To put a number on it: one major beauty retailer processes over 150 million API requests every day. The number of those requests attributable to AI agents using agentic commerce protocols is fewer than 100. Not 100,000. Not 100 million. Fewer than 100.
That’s not a reason to dismiss the threat. It’s a reason to be precise about where it actually lives.
Residential proxy attacks remain the workhorse
While the industry focuses on AI bots, the attack patterns we’re contributing to the DBIR tell a different story about what’s driving actual harm at the API layer. Residential proxies, infrastructure that routes malicious traffic through legitimate consumer IP addresses, remain the workhorse of the attacks we see every day. They’re harder to detect, harder to block, and increasingly commoditized. Attackers don’t need sophisticated AI to cause significant damage when they can route credential stuffing and account takeover campaigns through millions of residential IPs that look entirely legitimate to most defenses.
Here’s why residential proxy attacks are so hard to stop: the defenses most teams rely on were built to spot bad infrastructure, not bad behavior. IP reputation lists, rate limiting, and geo-blocking all assume the attacker looks different from a real user. A request routed through a residential IP doesn’t. It carries a clean reputation, a plausible location, and a normal-looking request rate. Stopping these API attacks means analyzing what the traffic does, not where it claims to come from, which is where behavioral detection earns its keep. At the volume these campaigns run, even a fraction of a percent success rate per attempt translates into thousands of compromised accounts, which is why the API layer, not the CDN, is where the real damage accrues and where defenders should concentrate their attention.
This isn’t a new message. We’ve been making this point in the DBIR for years. But the signal is getting louder, and the attacker ecosystem around residential proxy abuse is growing more accessible, not less.

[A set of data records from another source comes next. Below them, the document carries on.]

===== config.mk =====
export PLATFORM = sky130hd
export DESIGN_NAME = temp_index_resistor_regs
export DESIGN_NICKNAME = d
export VERILOG_FILES = /design/src/include/temp_index_pkg.sv /design/src/hw/event_flag_buffer.sv /design/src/hw/temp_index_resistor_regs.sv
export SDC_FILE = /design/constraint.sdc
export NUM_CORES = 1
export LEC_CHECK = 0
export BUFFER_PORTS_ARGS = -buffer_cell sky130_fd_sc_hd__buf_2
export CORE_ASPECT_RATIO = 0.9
export CORE_MARGIN = 1
export CORE_UTILIZATION = 35
export CTS_CLUSTER_SIZE = 20
export DETAILED_ROUTE_END_ITERATION = 12
export MAX_ROUTING_LAYER = met4
export PLACE_DENSITY = 0.66
export SETUP_SLACK_MARGIN = 0.02
export SLEW_MARGIN = 0
export SYNTH_ARGS = -nofsm -noshare
export SYNTH_HDL_FRONTEND = slang
export SYNTH_SLANG_ARGS = --single-unit

===== constraint.sdc =====
create_clock -name clk -period 5.1 [get_ports clk]
set_input_delay 1.02 -clock clk [delete_from_list [all_inputs] [get_ports clk]]
set_output_delay 1.02 -clock clk [all_outputs]
set_load 0.02 [all_outputs]

===== src/include/temp_index_pkg.sv =====
package temp_index_pkg;

  // Register offsets on the internal byte address port
  localparam logic [7:0] temperature_index_offset = 8'h81;
  localparam logic [7:0] resistor_zero_position_offset = 8'h82;
  localparam logic [7:0] resistor_one_position_offset = 8'h83;
  localparam logic [7:0] event_interrupt_mask_offset = 8'h88;
  localparam logic [7:0] device_configuration_offset = 8'h89;

  // Look-up table window that the index points into
  localparam logic [7:0] lookup_first_address = 8'h80;
  localparam logic [7:0] lookup_last_address = 8'hC7;
  localparam logic [7:0] lookup_index_max = 8'h47;

  // Reset values
  localparam logic [7:0] temperature_index_reset = 8'h00;
  localparam logic [7:0] resistor_position_reset = 8'hFF;
  localparam logic [7:0] event_interrupt_mask_reset = 8'hF8;
  localparam logic [7:0] device_configuration_reset = 8'h00;

  // Writable bits: mask bits 7..3, configuration bits 5..0
  localparam logic [7:0] event_interrupt_mask_writable = 8'hF8;
  localparam logic [7:0] device_configuration_writable = 8'h3F;

  // Field positions
  localparam int temperature_event_bit = 7;
  localparam int supply_event_bit = 6;
  localparam int first_monitor_event_bit = 5;
  localparam int second_monitor_event_bit = 4;
  localparam int third_monitor_event_bit = 3;
  localparam int buffer_one_invert_bit = 1;
  localparam int event_count = 5;

  // Monitor event levels, one per channel
  typedef struct packed {
    logic temperature;
    logic supply;
    logic first_monitor;
    logic second_monitor;
    logic third_monitor;
  } event_levels_t;

  // Look-up table entries for the current index
  typedef struct packed {
    logic [7:0] resistor_zero;
    logic [7:0] resistor_one;
  } table_entry_t;

endpackage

What API security teams should prioritize
Three priorities follow from the data. First, get continuous visibility into what actually reaches your APIs, not just what the CDN sees. You can’t defend an attack surface you can’t inventory. Second, treat credential hygiene as a frontline control, because credential stuffing and account takeover remain the highest-volume API attacks year after year in the DBIR. Third, invest in API security that reads behavior rather than reputation, so residential proxy traffic has nowhere to hide. None of this is new or glamorous. It is, however, what separates teams who understand their security posture from teams who are about to learn it the hard way.

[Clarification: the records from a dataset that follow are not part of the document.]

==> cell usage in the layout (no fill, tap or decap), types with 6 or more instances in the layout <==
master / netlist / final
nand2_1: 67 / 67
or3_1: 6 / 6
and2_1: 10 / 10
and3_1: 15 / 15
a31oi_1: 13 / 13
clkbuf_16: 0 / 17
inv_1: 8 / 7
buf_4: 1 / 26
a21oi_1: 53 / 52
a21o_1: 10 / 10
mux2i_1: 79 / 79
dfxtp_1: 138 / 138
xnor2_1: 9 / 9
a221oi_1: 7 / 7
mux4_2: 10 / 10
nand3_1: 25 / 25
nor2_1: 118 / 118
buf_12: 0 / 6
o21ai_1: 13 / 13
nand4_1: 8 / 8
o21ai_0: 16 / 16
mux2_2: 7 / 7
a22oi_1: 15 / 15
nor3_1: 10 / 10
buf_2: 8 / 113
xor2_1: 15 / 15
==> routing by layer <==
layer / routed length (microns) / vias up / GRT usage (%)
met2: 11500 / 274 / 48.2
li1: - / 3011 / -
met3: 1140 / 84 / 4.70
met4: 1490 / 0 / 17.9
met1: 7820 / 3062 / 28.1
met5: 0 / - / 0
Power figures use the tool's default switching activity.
### config.mk
export PLATFORM = sky130hd
export DESIGN_NAME = conv_power_ctrl
export DESIGN_NICKNAME = d
export VERILOG_FILES = /design/src/hdl/conv_ctrl_pkg.sv /design/src/hdl/conv_power_ctrl.sv /design/src/hdl/pin_sync.sv
export SDC_FILE = /design/constraint.sdc
export NUM_CORES = 1
export LEC_CHECK = 0
export BUFFER_PORTS_ARGS = -buffer_cell sky130_fd_sc_hd__buf_4
export CAP_MARGIN = 5
export CELL_PAD_IN_SITES_DETAIL_PLACEMENT = 1
export CELL_PAD_IN_SITES_GLOBAL_PLACEMENT = 1
export CORE_MARGIN = 4
export CORE_UTILIZATION = 35
export CTS_CLUSTER_SIZE = 28
export DETAILED_ROUTE_END_ITERATION = 10
export PLACE_DENSITY = 0.82
export SYNTH_ARGS = -nofsm -noshare
export SYNTH_HDL_FRONTEND = slang
export SYNTH_HIERARCHICAL = 1
export SYNTH_SLANG_ARGS = --single-unit
### constraint.sdc
create_clock -name I_CORE_CLK -period 4.5 [get_ports I_CORE_CLK]
set_clock_uncertainty 0.2 [all_clocks]
set_input_delay 0 -clock I_CORE_CLK [delete_from_list [all_inputs] [get_ports I_CORE_CLK]]
set_output_delay 0 -clock I_CORE_CLK [all_outputs]
set_load 0.02 [all_outputs]
==> src/pkg/dspreg_pkg.sv <==
// Purpose : Shared constants and carriers for the DSP peripheral register bank
// Assumes : Word-addressed 16-bit core data bus, one clock domain
// Notes   : Offsets are core data-space word addresses
`default_nettype none
package dspreg_pkg;
  localparam int unsigned ADDR_W = 16;
  localparam int unsigned DATA_W = 16;

  // ----------------------------------------------------------------------
  // Register map
  // ----------------------------------------------------------------------
  localparam logic [15:0] HOST_REG_BASE = 16'hc000;
  localparam logic [15:0] HOST_REG_LAST = 16'hc00f;
  localparam logic [15:0] ADR_CAPTURE   = 16'hc010;
  localparam logic [15:0] ADR_SERIAL    = 16'hc011;
  localparam logic [15:0] ADR_REQUEST   = 16'hc012;
  localparam logic [15:0] ADR_RATE_LO   = 16'hc013;
  localparam logic [15:0] ADR_RATE_HI   = 16'hc014;
  localparam logic [15:0] ADR_LEFT      = 16'hc015;
  localparam logic [15:0] ADR_RIGHT     = 16'hc016;
  localparam logic [15:0] ADR_PIN_DIR   = 16'hc017;
  localparam logic [15:0] ADR_PIN_IN    = 16'hc018;
  localparam logic [15:0] ADR_PIN_OUT   = 16'hc019;

  // ----------------------------------------------------------------------
  // Field layout and timing
  // ----------------------------------------------------------------------
  localparam int unsigned CAP_WRITE_BIT  = 4;
  localparam int unsigned RATE_HI_W      = 5;
  localparam int unsigned DOUBLER_BIT    = 4;
  localparam int unsigned ACC_W          = 26;
  localparam int unsigned TICK_DIV       = 4;
  localparam int unsigned GPIO_W         = 4;
  localparam logic [15:0] RESET_VALUE    = 16'h0000;

  // Host control-port access event
  typedef struct packed {
    logic       valid;
    logic       write;
    logic [3:0] index;
  } dspreg_host_acc_s;

  // Core data-bus request
  typedef struct packed {
    logic                rd;
    logic                wr;
    logic [ADDR_W-1:0]   addr;
    logic [DATA_W-1:0]   wdata;
  } dspreg_bus_req_s;
endpackage
`default_nettype wire

==> src/rtl/dspreg_bank.sv <==
// Purpose : Hardware register space of the embedded DSP core
// Assumes : Inputs synchronous to clk; host register file lives outside
// Notes   : Read data is registered, one cycle after the read strobe
//
// How it works
// - Host registers forwarded at c000..c00f
// - Read-only last host access capture
// - Capture bit 4 set on writes
// - Capture bits 3:0 hold accessed index
// - Serial word, earlier byte in upper half
// - Write bit 0 drives request pin
// - Every fourth cycle add rate increment
// - Overflow loads samples, pulses DAC request
// - Rate-high bit 4 enables clock doubler
// - Rate-low register holds sixteen LSBs
// - Five-bit rate-high register, doubler plus MSBs
// - Left and right sample registers
// - Direction bit one makes pin output
// - Input register reads live pin levels
// - Output register drives output pins
// - Output bits kept while pin is input
// - Pin port raises no interrupt
`default_nettype none
module dspreg_bank
  import dspreg_pkg::*;
#(
  parameter int unsigned ACC_BITS = ACC_W   // Rate accumulator width
) (
  input  wire logic                         clk,            // 50 MHz clock
  input  wire logic                         rst_b,          // Async reset, low
  input  wire dspreg_pkg::dspreg_bus_req_s  bus_req,        // Core bus request
  output logic [dspreg_pkg::DATA_W-1:0]     bus_rdata,      // Registered read data
  output logic                              host_sel,       // Host register access
  output logic [3:0]                        host_index,     // Host register index
  input  wire logic [dspreg_pkg::DATA_W-1:0] host_rdata,    // Host register data
  input  wire dspreg_pkg::dspreg_host_acc_s host_acc,       // Host access event
  input  wire logic                         serial_valid,   // Serial byte strobe
  input  wire logic [7:0]                   serial_byte,    // Serial byte
  output logic                              data_request_pin, // Request pin level
  output logic                              dac_load,       // Sample load pulse
  output logic                              dac_irq,        // DAC request pulse
  output logic [dspreg_pkg::DATA_W-1:0]     dac_left,       // Loaded left sample
  output logic [dspreg_pkg::DATA_W-1:0]     dac_right,      // Loaded right sample
  output logic                              doubler_en,     // Clock doubler enable
  input  wire logic [3:0]                   gpio_in,        // Pin levels
  output logic [3:0]                        gpio_out,       // Pin drive levels
  output logic [3:0]                        gpio_oe         // Pin drive enables
);
  import dspreg_pkg::*;

  // Elaboration guard: the increment is 20 bits wide, so a narrower accumulator would lose them
  if (ACC_BITS < 21 || ACC_BITS > 32) begin : g_acc_bits_check
    $error("ACC_BITS out of range");
  end
  // Tick counter is two bits wide, so only a divide by four is served
  if (TICK_DIV != 4) begin : g_tick_div_check
    $error("TICK_DIV must be four");
  end

  // ----------------------------------------------------------------------
  // Reset release
  // ----------------------------------------------------------------------
  logic rst_meta;
  logic rst_n;
  always_ff @(posedge clk or negedge rst_b) begin
    if (!rst_b) begin
      rst_meta <= 1'b0;
      rst_n    <= 1'b0;
    end else begin
      rst_meta <= 1'b1;
      rst_n    <= rst_meta;
    end
  end

  // ----------------------------------------------------------------------
  // Address decode
  // ----------------------------------------------------------------------
  logic [15:0] addr;
  logic        wr;
  logic        rd;
  logic        wr_request;
  logic        wr_rate_lo;
  logic        wr_rate_hi;
  logic        wr_left;
  logic        wr_right;
  logic        wr_dir;
  logic        wr_out;
  assign addr       = bus_req.addr;
  assign wr         = bus_req.wr;
  assign rd         = bus_req.rd;
  assign host_sel   = (rd | wr) && addr >= HOST_REG_BASE && addr <= HOST_REG_LAST;
  assign host_index = addr[3:0];
  assign wr_request = wr && addr == ADR_REQUEST;
  assign wr_rate_lo = wr && addr == ADR_RATE_LO;
  assign wr_rate_hi = wr && addr == ADR_RATE_HI;
  assign wr_left    = wr && addr == ADR_LEFT;
  assign wr_right   = wr && addr == ADR_RIGHT;
  assign wr_dir     = wr && addr == ADR_PIN_DIR;
  assign wr_out     = wr && addr == ADR_PIN_OUT;

  // ----------------------------------------------------------------------
  // Registers
  // ----------------------------------------------------------------------
  logic [5:0]           capture;
  logic [15:0]          serial_word;
  logic [15:0]          rate_lo;
  logic [RATE_HI_W-1:0] rate_hi;
  logic [15:0]          left_s;
  logic [15:0]          right_s;
  logic [3:0]           pin_dir;
  logic [3:0]           pin_out;

  // Host access capture
  always_ff @(posedge clk or negedge rst_n) begin
    if (!rst_n) begin
      capture <= 6'h00;
    end else if (host_acc.valid) begin
      capture <= {1'b0, host_acc.write, host_acc.index};
    end
  end

  // Serial shift, newest byte lands low
  always_ff @(posedge clk or negedge rst_n) begin
    if (!rst_n) begin
      serial_word <= RESET_VALUE;
    end else if (serial_valid) begin
      serial_word <= {serial_word[7:0], serial_byte};
    end
  end

  // Request pin level
  always_ff @(posedge clk or negedge rst_n) begin
    if (!rst_n) begin
      data_request_pin <= 1'b0;
    end else if (wr_request) begin
      data_request_pin <= bus_req.wdata[0];
    end
  end

  // Rate and sample registers
  always_ff @(posedge clk or negedge rst_n) begin
    if (!rst_n) begin
      rate_lo <= RESET_VALUE;
      rate_hi <= '0;
      left_s  <= RESET_VALUE;
      right_s <= RESET_VALUE;
    end else begin
      if (wr_rate_lo) rate_lo <= bus_req.wdata;
      if (wr_rate_hi) rate_hi <= bus_req.wdata[RATE_HI_W-1:0];
      if (wr_left)    left_s  <= bus_req.wdata;
      if (wr_right)   right_s <= bus_req.wdata;
    end
  end
  assign doubler_en = rate_hi[DOUBLER_BIT];

  // Pin port; output bits persist regardless of direction, no irq path
  always_ff @(posedge clk or negedge rst_n) begin
    if (!rst_n) begin
      pin_dir <= 4'h0;
      pin_out <= 4'h0;
    end else begin
      if (wr_dir) pin_dir <= bus_req.wdata[GPIO_W-1:0];
      if (wr_out) pin_out <= bus_req.wdata[GPIO_W-1:0];
    end
  end
  assign gpio_oe  = pin_dir;
  assign gpio_out = pin_out & pin_dir;

  // ----------------------------------------------------------------------
  // Rate accumulator
  // ----------------------------------------------------------------------
  logic [1:0]          tick_cnt;
  logic                tick;
  logic [ACC_BITS:0]   acc_sum;
  logic [ACC_BITS-1:0] acc;
  logic [ACC_BITS-1:0] increment;
  assign tick      = tick_cnt == 2'(TICK_DIV - 1);
  assign increment = ACC_BITS'({rate_hi[3:0], rate_lo});
  assign acc_sum   = {1'b0, acc} + {1'b0, increment};

  // Wrap keeps the residue so long-run rate is exact
  always_ff @(posedge clk or negedge rst_n) begin
    if (!rst_n) begin
      tick_cnt <= 2'h0;
      acc      <= '0;
      dac_load <= 1'b0;
      dac_irq  <= 1'b0;
    end else begin
      tick_cnt <= tick_cnt + 2'h1;
      dac_load <= tick & acc_sum[ACC_BITS];
      dac_irq  <= tick & acc_sum[ACC_BITS];
      if (tick) acc <= acc_sum[ACC_BITS-1:0];
    end
  end

  // Sample latch into the converter
  always_ff @(posedge clk or negedge rst_n) begin
    if (!rst_n) begin
      dac_left  <= RESET_VALUE;
      dac_right <= RESET_VALUE;
    end else if (tick && acc_sum[ACC_BITS]) begin
      dac_left  <= left_s;
      dac_right <= right_s;
    end
  end

  // ----------------------------------------------------------------------
  // Read mux, unmapped and write-only read as zero
  // ----------------------------------------------------------------------
  logic [15:0] rd_mux;
  assign rd_mux = host_sel               ? host_rdata :
                  addr == ADR_CAPTURE    ? {10'h000, capture} :
                  addr == ADR_SERIAL     ? serial_word :
                  addr == ADR_RATE_LO    ? rate_lo :
                  addr == ADR_RATE_HI    ? {11'h000, rate_hi} :
                  addr == ADR_LEFT       ? left_s :
                  addr == ADR_RIGHT      ? right_s :
                  addr == ADR_PIN_DIR    ? {12'h000, pin_dir} :
                  addr == ADR_PIN_IN     ? {12'h000, gpio_in} :
                  addr == ADR_PIN_OUT    ? {12'h000, pin_out} : 16'h0000;

  always_ff @(posedge clk or negedge rst_n) begin
    if (!rst_n) begin
      bus_rdata <= RESET_VALUE;
    end else if (rd) begin
      bus_rdata <= rd_mux;
    end
  end
endmodule
`default_nettype wire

Where agentic AI threats go next
The agentic AI attack surface is real, but it’s not yet the primary vector. That will change. Agentic AI threats are coming to the API layer, and the fewer-than-100 agentic requests in today’s traffic will not stay that low. The teams who build visibility and behavioral detection now will be the ones ready when autonomous agents start transacting at scale. Preparing for that future starts with seeing the present clearly.
The bots are coming. Some of them are already here. But knowing which layer they’re operating at, and what they’re actually doing when they get there, matters more than the headline growth rate.